A proposito di Ferrara, che rapporto ha con la sua città natale?
Ho ancora un legame molto forte, è la città dove sono cresciuto, ancora oggi quando qualcuno mi chiede dove abito rispondo a Ferrara, anche se sono 30 anni che vivo a Bologna, ho ancora questo lapsus. Andare a casa per me significa tornare a Ferrara e quando ci vado, ho sentimenti molto contrastanti. La giudico una città di una bellezza straordinaria da un punto di vista architettonico, ma anche una città molto chiusa e molto difficile. Dove molte persone, anche intellettuali di livello, non sono riusciti ad avere i riconoscimenti che meritavano e che han trovato in altre città, penso al mio grande amico recentemente scomparso Stefano Tassinari. Anche nel caso Aldrovandi è una città che ha risposto con una sua verità, l’allora sindaco e le istituzioni, hanno dimostrato di essere civili, più aperti e più attenti di una parte della sua popolazione, che ha vissuto questa storia come pubblicità negativa.

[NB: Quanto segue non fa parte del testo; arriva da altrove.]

`src/rtl/data_table_search_bounded.sv`:
```
// Bounded linked-list search: walks a bucket chain in an external table,
// one read outstanding at a time, until the key matches, the chain ends,
// or MAX_HOPS entries have been read.
module data_table_search_bounded #(
    parameter int KEY_WIDTH   = 32,
    parameter int VALUE_WIDTH = 16,
    parameter int A_WIDTH     = 8,
    parameter int CMD_WIDTH   = 2,
    parameter int MAX_HOPS    = 16,
    parameter int HOP_WIDTH   = $clog2(MAX_HOPS + 1)
) (
    input  logic                   clk_i,
    input  logic                   rst_n_i,
    input  logic [KEY_WIDTH-1:0]   task_key_i,
    input  logic [CMD_WIDTH-1:0]   task_cmd_i,
    input  logic [A_WIDTH-1:0]     task_head_ptr_i,
    input  logic                   task_head_ptr_val_i,
    input  logic                   task_valid_i,
    output logic                   task_ready_o,
    input  logic                   rd_avail_i,
    output logic                   rd_en_o,
    output logic [A_WIDTH-1:0]     rd_addr_o,
    input  logic [KEY_WIDTH-1:0]   rd_data_key_i,
    input  logic [VALUE_WIDTH-1:0] rd_data_value_i,
    input  logic [A_WIDTH-1:0]     rd_data_next_ptr_i,
    input  logic                   rd_data_next_ptr_val_i,
    input  logic                   rd_data_val_i,
    output logic [KEY_WIDTH-1:0]   result_key_o,
    output logic [VALUE_WIDTH-1:0] result_value_o,
    output logic [CMD_WIDTH-1:0]   result_cmd_o,
    output logic [1:0]             result_res_o,
    output logic [A_WIDTH-1:0]     result_addr_o,
    output logic [HOP_WIDTH-1:0]   result_hops_o,
    output logic                   result_valid_o,
    input  logic                   result_ready_i
);

    typedef enum logic [1:0] {IDLE, REQ, WAIT, DONE} state_e;
    typedef enum logic [1:0] {RES_FOUND, RES_NO_ENTRY, RES_CHAIN_LIMIT} res_e;

    localparam logic [HOP_WIDTH-1:0] HOPS_MAX = HOP_WIDTH'(MAX_HOPS);

    state_e                 state_q, state_d;
    res_e                   res_q, res_d;
    logic [KEY_WIDTH-1:0]   key_q, key_d;
    logic [CMD_WIDTH-1:0]   cmd_q, cmd_d;
    logic [A_WIDTH-1:0]     rd_addr_q, rd_addr_d;
    logic [HOP_WIDTH-1:0]   hops_q, hops_d;
    logic [VALUE_WIDTH-1:0] value_q, value_d;
    logic [A_WIDTH-1:0]     match_addr_q, match_addr_d;
    logic [HOP_WIDTH-1:0]   hops_inc;

    // Next-state and datapath: latch task, issue reads, evaluate returned entries
    always_comb begin
        state_d      = state_q;
        res_d        = res_q;
        key_d        = key_q;
        cmd_d        = cmd_q;
        rd_addr_d    = rd_addr_q;
        hops_d       = hops_q;
        value_d      = value_q;
        match_addr_d = match_addr_q;
        hops_inc     = (hops_q == HOPS_MAX) ? hops_q : hops_q + HOP_WIDTH'(1);

        case (state_q)
            IDLE: begin
                if (task_valid_i) begin
                    key_d        = task_key_i;
                    cmd_d        = task_cmd_i;
                    hops_d       = '0;
                    value_d      = '0;
                    match_addr_d = '0;
                    if (!task_head_ptr_val_i) begin
                        res_d   = RES_NO_ENTRY;
                        state_d = DONE;
                    end else begin
                        rd_addr_d = task_head_ptr_i;
                        state_d   = REQ;
                    end
                end
            end
            REQ: begin
                if (rd_avail_i) begin
                    state_d = WAIT;
                end
            end
            WAIT: begin
                if (rd_data_val_i) begin
                    hops_d = hops_inc;
                    if (rd_data_key_i == key_q) begin
                        res_d        = RES_FOUND;
                        value_d      = rd_data_value_i;
                        match_addr_d = rd_addr_q;
                        state_d      = DONE;
                    end else if (!rd_data_next_ptr_val_i) begin
                        res_d   = RES_NO_ENTRY;
                        state_d = DONE;
                    end else if (hops_inc == HOPS_MAX) begin
                        res_d   = RES_CHAIN_LIMIT;
                        state_d = DONE;
                    end else begin
                        rd_addr_d = rd_data_next_ptr_i;
                        state_d   = REQ;
                    end
                end
            end
            DONE: begin
                if (result_ready_i) begin
                    state_d = IDLE;
                end
            end
            default: state_d = IDLE;
        endcase
    end

    // State and result registers with synchronous active-low reset
    always_ff @(posedge clk_i) begin
        if (!rst_n_i) begin
            state_q      <= IDLE;
            res_q        <= RES_FOUND;
            key_q        <= '0;
            cmd_q        <= '0;
            rd_addr_q    <= '0;
            hops_q       <= '0;
            value_q      <= '0;
            match_addr_q <= '0;
        end else begin
            state_q      <= state_d;
            res_q        <= res_d;
            key_q        <= key_d;
            cmd_q        <= cmd_d;
            rd_addr_q    <= rd_addr_d;
            hops_q       <= hops_d;
            value_q      <= value_d;
            match_addr_q <= match_addr_d;
        end
    end

    assign task_ready_o   = (state_q == IDLE);
    assign rd_en_o        = (state_q == REQ) && rd_avail_i;
    assign rd_addr_o      = rd_addr_q;
    assign result_valid_o = (state_q == DONE);
    assign result_key_o   = key_q;
    assign result_cmd_o   = cmd_q;
    assign result_res_o   = res_q;
    assign result_hops_o  = hops_q;
    assign result_value_o = value_q;
    assign result_addr_o  = match_addr_q;

    // Tasks offered while busy are dropped; flag them in simulation
    task_valid_while_busy: assert property (
        @(posedge clk_i) disable iff (!rst_n_i) (state_q != IDLE) |-> !task_valid_i);

endmodule

```
`config.mk`:
```
export PLATFORM = sky130hd
export DESIGN_NAME = data_table_search_bounded
export DESIGN_NICKNAME = d
export VERILOG_FILES = /design/src/rtl/data_table_search_bounded.sv
export SDC_FILE = /design/constraint.sdc
export NUM_CORES = 1
export LEC_CHECK = 0
export BUFFER_PORTS_ARGS = -buffer_cell sky130_fd_sc_hd__buf_2
export CAP_MARGIN = 5
export CORE_MARGIN = 3
export CORE_UTILIZATION = 35
export DETAILED_ROUTE_END_ITERATION = 16
export MAX_ROUTING_LAYER = met4
export PLACE_DENSITY_LB_ADDON = 0.15
export SLEW_MARGIN = 20
export SYNTH_ARGS = -nofsm -noshare
export SYNTH_HDL_FRONTEND = slang
export SYNTH_SLANG_ARGS = --single-unit
```
`constraint.sdc`:
```
create_clock -name clk_i -period 4.35 [get_ports clk_i]
set_input_delay 0.435 -clock clk_i [delete_from_list [all_inputs] [get_ports clk_i]]
set_output_delay 0.435 -clock clk_i [all_outputs]
set_load 0.1 [all_outputs]
```
======== Word-level counts from Yosys, hierarchy flattened ========
Index checks and enable logic that the tools add are counted.
storage, ports and cells
  word-level logic and storage cells ...... 70
  register bits after elaboration ......... 75
cells by class
  reduce and logical (&&, ||, !) cells .... 9
  mux-type cells .......................... 35
  equality and inequality tests ........... 17
  $add $sub $neg .......................... 1
operator list
  kind                 count
  $mux 8               9
  $mux 16              3
  $eq 32x32->1         1
  $pmux 16 s2          1
  $pmux 8 s2           2
  $mux 2               14
  $ne 2x2->1 const B   9
  $mux 5               3
  $eq 5x5->1 const B   2
  $pmux 5 s2           1
  $pmux 2 s4           1
  $reduce_and 4->1     2
  $reduce_and 7->1     1
  $add 5x1->5 const B  1
  $reduce_and 5->1     1
  $eq 2x2->1 const B   2
  $ne 4x4->1 const B   1
  $pmux 2 s2           1
  $reduce_and 3->1     1
  $eq 2x1->1 const B   1
  $logic_not 2->1      1
  $ne 2x1->1 const B   1
  $reduce_and 2->1     1
  $reduce_bool 2->1    1
  $logic_and 1x1->1    1

======== Longest topological paths before layout ========
  depth in word-level cells ............... 8
  depth in mapped cells ................... 8
  depth with buffers taken out ............ 8

======== Worst setup path after synthesis ========
Ideal clock, no wire load.
  path type ............................... register to register
  start point ............................. register hops_q[0], in the netlist result_hops_o[0]
  end point ............................... register rd_addr_q[0], in the netlist rd_addr_o[0]
  required time ........................... 4.277 ns
  period minus slack after synthesis ...... 3.088 ns
  stages on the path, launching flop included .. 9
  slack ................................... 1.262 ns
  arrival ................................. 3.015 ns
  cells stage by stage .................... dfxtp_1 -> inv_1 -> ha_1 -> nor2b_1 -> or4_4 -> a311oi_4 -> nor2_2 -> a31oi_4 -> mux2i_1
between the ends
  word-level cells in the longest chain between the ends .. 5
RTL lines
  element                                           RTL line  RTL
  start: declaration                                48        logic [HOP_WIDTH-1:0] hops_q, hops_d;
  start signal: assignment                          133       hops_q <= hops_d;
  $add 5x1->5 / $eq 5x5->1 (equally long branches)  63        hops_inc = (hops_q == HOPS_MAX) ? hops_q : hops_q + HOP_WIDTH'(1);
  $mux 5 *                                          63
  $eq 5x5->1 *                                      98        end else if (hops_inc == HOPS_MAX) begin
  $ne 2x2->1 (no source line) *                     --
  $reduce_and 7->1 (no source line) *               --
  end signal: assignment                            132       rd_addr_q <= rd_addr_d;
  end: declaration                                  47        logic [A_WIDTH-1:0] rd_addr_q, rd_addr_d;
Mark *: on every way between the ends. The rest lies on a longest branch, timed or not.
A chain may end at the register's enable or synchronous reset.

======== Worst setup path after layout ========
  start point ............................. register state_q[0]
  end point ............................... register value_q[15], in the netlist result_value_o[15]
between the ends
  word-level cells in the longest chain between the ends .. 3
RTL lines
  element                                                                  RTL line  RTL
  start: declaration                                                       43        state_e state_q, state_d;
  start signal: assignment                                                 128       state_q <= state_d;
  $eq 2x2->1 / $logic_not 2->1 (equally long branches)                     65        case (state_q)
  $ne 2x2->1 (no source line) / $reduce_bool 2->1 (equally long branches)  --
  $reduce_and 4->1 (no source line)                                        --
  end signal: assignment                                                   134       value_q <= value_d;
  end: declaration                                                         49        logic [VALUE_WIDTH-1:0] value_q, value_d;
Several ways; a longest one is shown, not always the timed one.

==> metrics.md <==
| Metric | Value |
|---|---|
| Status | completed |
| GPL Wtd Cong | 0.8575 |
| PD cells | 429.6 nW/um^2 |
| I/O Buffers | 181 |
| Post-synthesis sequential area ratio | 44.94% |
| Clock skew | 0.01586 ns |
| Slew @ Worst Pin | 0.9123 ns |
| Peak VDD IR | 203.9 uV |
| Final Max Slew Viols | 0 |
| Mapped Nets | 497 |
| CTS Root Cell | clkbuf_8 |
| Critical Path RT | 4.62 ns |
| Max cap viols | 0 |
| Achievable Freq | 372.3 MHz |
| Number of placed I/O pins | 182 |
| Row count | 35 |
| Initial core utilization | 36.15% |
| H-tree depth | 3 |
| Global-route wire length before repair | 15.87 mm |
| DR iter-0 viols | 125 |
| Overflow after GRT | 0 |
| Chip Width | 103.7 um |
| Post-Synth Simple-Gate Area | 19.29% |
| Average size of a mapped cell | 8.588 sq um |
| Largest family of logic cells by synthesized area | simple AND/OR/NAND/NOR gates |
| Synth cell types | 39 |
| DRC errors left | 0 |
| #FFs+latches synth | 75 |
| Post-route antenna net violation count | 0 |
| Initial antenna violation count | 1 |
| Leakage | 2.068 nW |
| Drt total wl | 9.946 mm |
| Share of layout cells above drive strength 1 | 37.74% |
| Largest net degree at the start of global routing | 50 |
| Height of the die | 103.7 um |
| CTS Sinks | 75 |
| Layout net count | 670 |
| Critical path depth | 6 |
| YS warnings | 0 |
| Delay-heaviest family, CP | simple AND/OR/NAND/NOR gates |
| Cells after Synth | 389 |
| Pre-Repair DR Iteration Count | 4 |
| Post-CTS Resized | 0 |
| Synth Area in Compound Gates | 18.20% |
| Post-Synth Adder-Cell Area | 0.7491% |
| RSZ-0062 raised after global routing | false |
| Hold slack | 0.2965 ns |
| Hold Vio Cnt, Final | 0 |
| Hold Path Depth | 2 |
| CP Launch Type | flip-flop |
| CTS tree | built |
| Die area | 10750 sq um |
| CP endpoint kind | flip-flop |
| Crit-path max FO | 25 |
| Tcrit/Tclk final | 61.75% |
| Clk buf depth | 2 |
| # hold bufs at CTS | 0 |
| CP peak stage delay | 0.75 ns |
| Vias | 3348 |
| Post-synthesis mux area share | 4.494% |
| Skew-Pair Late Insertion Delay | 0.34 ns |
| Vias in the first global route | 3202 |
| Crit Path Class | reg2reg |
| XOR/XNOR Fraction of Synth Area | 8.914% |
| Reg clk slew, reported paths | 0.09 ns |
| Min-Delay Path Class | in2reg |
| Post CTS Setup Buffer Count | 0 |
| WL per Instance | 14.27 um |
| Tmin final | 2.686 ns |
| Final setup viols | 0 |
| Vias per cell | 4.803 |
| Post-detail-place hpwl | 7.447 mm |
| Total CTS buffers | 9 |
| Cell Chain, Critical Path | nor2b_1, buf_4, and2_1, nor2_1, a21o_1, mux2i_1 |
| Slowest CP cell | a21o_1 |
| All-Layer GR Usage | 18.45% |
| Synthesized area | 3341 sq um |
| Synth-to-layout area growth | 35.77% |
| Cells on worst reg2reg path | 6 |
| Total core area | 9240 sq um |
| Data arrival, critical path | 2.95 ns |
| Crit path buf inv count | 1 |
| Setup TNS | 0 ns |
| Tot Pwr | 0.001948 W |
| Rel. slew slack | 39.18% |
[layer usage]
layer / wire, um / GRT usage, %
met5: 0 / -
met4: 131 / 7.407
met3: 785 / 4.611
met2: 4699 / 29.44
met1: 4329 / 22.45
[cell families (layout without fill, tap and decap cells)]
group,after synthesis,count (layout)
AO/OA/AOI/OAI,87,87
AND/OR/NAND/NOR,147,147
adder cells (fa/ha/maj),2,2
XOR/XNOR,34,34
buffers and inverters,29,207
other,0,1
multiplexers,15,15
flip-flops,75,75
[Yosys cell counts]
| master | instances | share of area, % |
|---|---|---|
| nand4_1 | 9 | 1.7 |
| o221a_2 | 1 | 0.34 |
| nand3_1 | 9 | 1.3 |
| nand2_1 | 89 | 10 |
| xnor2_1 | 33 | 8.7 |
| nor2_1 | 18 | 2.0 |
| or3_1 | 2 | 0.37 |
| or4_4 | 1 | 0.34 |
| a21boi_0 | 1 | 0.22 |
| xor2_1 | 1 | 0.26 |
| a311oi_1 | 1 | 0.26 |
| nor2_2 | 1 | 0.19 |
| and2_1 | 2 | 0.37 |
| a21oi_1 | 43 | 6.4 |
| o22ai_1 | 1 | 0.19 |
| clkinv_1 | 1 | 0.11 |
| o211ai_1 | 8 | 1.8 |
| nor2b_1 | 2 | 0.37 |
| a32oi_1 | 1 | 0.26 |
| nor3_1 | 2 | 0.30 |
| a31oi_1 | 1 | 0.19 |
| nor4_1 | 2 | 0.37 |
| ha_1 | 2 | 0.75 |
| a31o_2 | 7 | 1.8 |
| a311oi_4 | 1 | 0.79 |
| nand2b_1 | 9 | 1.7 |
| mux2i_1 | 15 | 4.5 |
| o21ai_0 | 4 | 0.60 |
| a32o_1 | 11 | 3.3 |
| a211oi_1 | 1 | 0.22 |
| clkbuf_1 | 19 | 2.1 |
| a31oi_4 | 1 | 0.64 |
| a22oi_1 | 2 | 0.45 |
| a21o_1 | 2 | 0.45 |
| o31ai_1 | 1 | 0.22 |
| buf_2 | 4 | 0.60 |
| inv_1 | 5 | 0.56 |
| nand3b_1 | 1 | 0.22 |
| dfxtp_1 | 75 | 45 |
[cells in the final DEF, fill, tap and decap left out, types with 3 or more instances in the layout]
cell	instances
a21oi_1	43
a31o_2	7
a32o_1	11
buf_2	181
buf_4	4
clkbuf_8	9
dfxtp_1	75
inv_1	5
inv_6	3
mux2i_1	15
nand2_1	89
nand2b_1	9
nand3_1	9
nand4_1	9
nor2_1	18
o211ai_1	8
o21ai_0	4
xnor2_1	33
[path summary, 6_finish.rpt]
path                           startpoint                               to  slack [ns]
max               state_q[0]$_SDFFE_PN0P_  result_value_o[15]$_SDFFE_PN0P_        1.66
min                    rd_data_value_i[9]   result_value_o[9]$_SDFFE_PN0P_        0.30
max reg2reg       state_q[0]$_SDFFE_PN0P_  result_value_o[15]$_SDFFE_PN0P_        1.66
min reg2reg  result_cmd_o[1]$_SDFFE_PN0P_     result_cmd_o[1]$_SDFFE_PN0P_        0.46
[power breakdown]
part           switching [W]  internal [W]  total, W  leakage (nW)
Sequential         0.0000426      0.000733  0.000775         0.611
Combinational       0.000520      0.000158  0.000679          1.37
Clock               0.000278      0.000216  0.000494        0.0886
Total               0.000841       0.00111   0.00195          2.07
[worst reg2reg max path, stage by stage, from the launching register on]
cell and delay [ns]:
dfxtp_1 0.53, nor2b_1 0.09, buf_4 0.22, and2_1 0.28, nor2_1 0.47, a21o_1 0.75
mux2i_1 0.27
[flip-flops by register name (all words and copies together) (netlist names)]
register,flops
result_res_o,2
rd_addr_o,8
result_hops_o,5
result_addr_o,8
state_q,2
result_key_o,32
result_cmd_o,2
result_value_o,16
[through the flow]
step                      utilization [%]  cell area, sq um  setup WS (ns)  cells
after floorplan                         -              3341          1.262    389
after detailed placement            47.10              4352          1.507    680
final                               49.09              4536          1.664    697
after global routing                49.09              4536          1.425    697
after global placement              47.10              4352          1.525    680
after CTS                           49.06              4533          1.642    696
[cell type report]
cell class | count | area, sq um
clock buffers | 9 | 123.9
clock inverters | 7 | 57.56
repair buffers | 185 | 935.9
inverters | 6 | 22.52
multi-input cells | 285 | 1730
fillers | 936 | 4705
well taps | 129 | 161.4
flip-flops and latches | 75 | 1501
diodes | 1 | 2.502
Power figures use the tool's default switching activity.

Parliamo di un suo grande amore: il pallone e la Spal, come si vive il calcio in provincia?
Per dirla alla Arrigo Sacchi: “la Spal è la cosa più importante tra le cose meno importanti della mia vita”. Ho una malattia vera nei confronti di questa squadra e di questi colori. Ho saltato solo un anno, subito dopo il fallimento, era davvero troppo per me. Poi non sono riuscito a restarne lontano, e lo scorso anno, ho vissuto con grande patema la promozione in Lega Pro girone unico, giunta all’ultima partita. Amo i campionati minori, se la Spal fosse in serie A, per me sarebbe come rompere un giochino perfetto. Anche se il calcio moderno purtroppo, è arrivato a rovinare anche i campionati minori, assistiamo al cosiddetto calcio spezzatino anche in serie C (sì, so benissimo che si chiama Lega Pro, ma preferisco continuare a chiamarla così) non si sa più quando si gioca: alle 17 del venerdì, o il sabato alle 12, è un affronto, una vigliaccheria nei confronti dei tifosi. La domenica pomeriggio era un momento sacro per vivere lo stadio, è come se il Papa, decidesse che la messa non si fa più la domenica mattina, ma il lunedì. Per giunta alle tre del pomeriggio, è assurdo.